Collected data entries
-=-=-=-=-

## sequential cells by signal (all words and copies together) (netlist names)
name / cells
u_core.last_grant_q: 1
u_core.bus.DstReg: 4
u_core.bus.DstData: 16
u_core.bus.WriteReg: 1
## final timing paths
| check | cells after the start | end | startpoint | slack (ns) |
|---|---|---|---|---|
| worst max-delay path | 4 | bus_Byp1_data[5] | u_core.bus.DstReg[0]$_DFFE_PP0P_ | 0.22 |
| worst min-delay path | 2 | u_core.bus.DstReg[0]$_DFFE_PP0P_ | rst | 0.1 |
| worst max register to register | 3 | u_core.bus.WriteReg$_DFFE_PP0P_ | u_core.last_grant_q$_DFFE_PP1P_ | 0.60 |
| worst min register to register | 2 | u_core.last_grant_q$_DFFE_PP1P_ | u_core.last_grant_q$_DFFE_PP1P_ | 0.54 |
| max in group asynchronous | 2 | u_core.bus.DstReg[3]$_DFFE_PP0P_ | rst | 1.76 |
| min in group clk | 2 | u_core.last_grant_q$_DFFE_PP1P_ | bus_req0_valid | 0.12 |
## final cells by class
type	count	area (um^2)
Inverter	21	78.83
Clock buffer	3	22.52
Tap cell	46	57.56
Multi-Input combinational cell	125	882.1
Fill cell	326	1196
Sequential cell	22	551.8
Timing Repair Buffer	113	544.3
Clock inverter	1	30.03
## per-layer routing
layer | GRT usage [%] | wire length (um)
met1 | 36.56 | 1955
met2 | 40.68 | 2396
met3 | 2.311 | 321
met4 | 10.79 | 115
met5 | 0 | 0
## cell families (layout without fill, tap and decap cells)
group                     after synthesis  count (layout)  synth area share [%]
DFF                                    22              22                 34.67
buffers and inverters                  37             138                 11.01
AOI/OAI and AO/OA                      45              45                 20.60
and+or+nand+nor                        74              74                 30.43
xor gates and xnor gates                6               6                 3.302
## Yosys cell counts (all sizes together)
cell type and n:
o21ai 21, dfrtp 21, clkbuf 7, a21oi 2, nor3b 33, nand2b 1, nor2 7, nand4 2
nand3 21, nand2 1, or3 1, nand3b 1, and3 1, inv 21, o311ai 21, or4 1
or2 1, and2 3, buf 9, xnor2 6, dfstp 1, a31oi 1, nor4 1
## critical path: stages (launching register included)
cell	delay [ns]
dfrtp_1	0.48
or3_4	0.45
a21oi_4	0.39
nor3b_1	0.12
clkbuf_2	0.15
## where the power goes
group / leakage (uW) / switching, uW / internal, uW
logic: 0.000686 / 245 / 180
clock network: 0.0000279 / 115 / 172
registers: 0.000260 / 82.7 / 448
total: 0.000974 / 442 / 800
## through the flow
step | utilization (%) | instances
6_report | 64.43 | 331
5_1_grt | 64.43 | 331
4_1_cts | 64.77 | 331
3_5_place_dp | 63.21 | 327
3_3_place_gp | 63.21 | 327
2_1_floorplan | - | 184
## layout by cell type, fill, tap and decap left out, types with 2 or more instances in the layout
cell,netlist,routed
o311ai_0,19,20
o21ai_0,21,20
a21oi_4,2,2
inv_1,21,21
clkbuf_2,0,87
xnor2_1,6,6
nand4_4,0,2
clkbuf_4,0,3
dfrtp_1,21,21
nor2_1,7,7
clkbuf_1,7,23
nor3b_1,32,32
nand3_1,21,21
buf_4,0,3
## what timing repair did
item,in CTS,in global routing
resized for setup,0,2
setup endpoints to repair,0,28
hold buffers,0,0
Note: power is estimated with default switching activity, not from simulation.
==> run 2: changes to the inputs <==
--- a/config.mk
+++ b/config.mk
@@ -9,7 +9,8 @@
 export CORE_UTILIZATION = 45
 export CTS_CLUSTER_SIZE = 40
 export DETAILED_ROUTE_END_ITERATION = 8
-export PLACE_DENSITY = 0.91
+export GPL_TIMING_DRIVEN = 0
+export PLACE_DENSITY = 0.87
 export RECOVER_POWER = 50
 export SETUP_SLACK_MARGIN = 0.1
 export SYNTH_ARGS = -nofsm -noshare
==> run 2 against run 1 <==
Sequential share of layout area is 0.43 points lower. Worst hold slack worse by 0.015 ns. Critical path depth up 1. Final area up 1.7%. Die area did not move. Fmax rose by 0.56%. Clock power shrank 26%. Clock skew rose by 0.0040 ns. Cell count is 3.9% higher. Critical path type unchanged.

-=-=-=-=-

* [Your goal]: Copy out each line in the preceding records that contains "type".

* [Solution to this exercise]:
type	count	area (um^2)
cell type and n:
## layout by cell type, fill, tap and decap left out, types with 2 or more instances in the layout
Sequential share of layout area is 0.43 points lower. Worst hold slack worse by 0.015 ns. Critical path depth up 1. Final area up 1.7%. Die area did not move. Fmax rose by 0.56%. Clock power shrank 26%. Clock skew rose by 0.0040 ns. Cell count is 3.9% higher. Critical path type unchanged.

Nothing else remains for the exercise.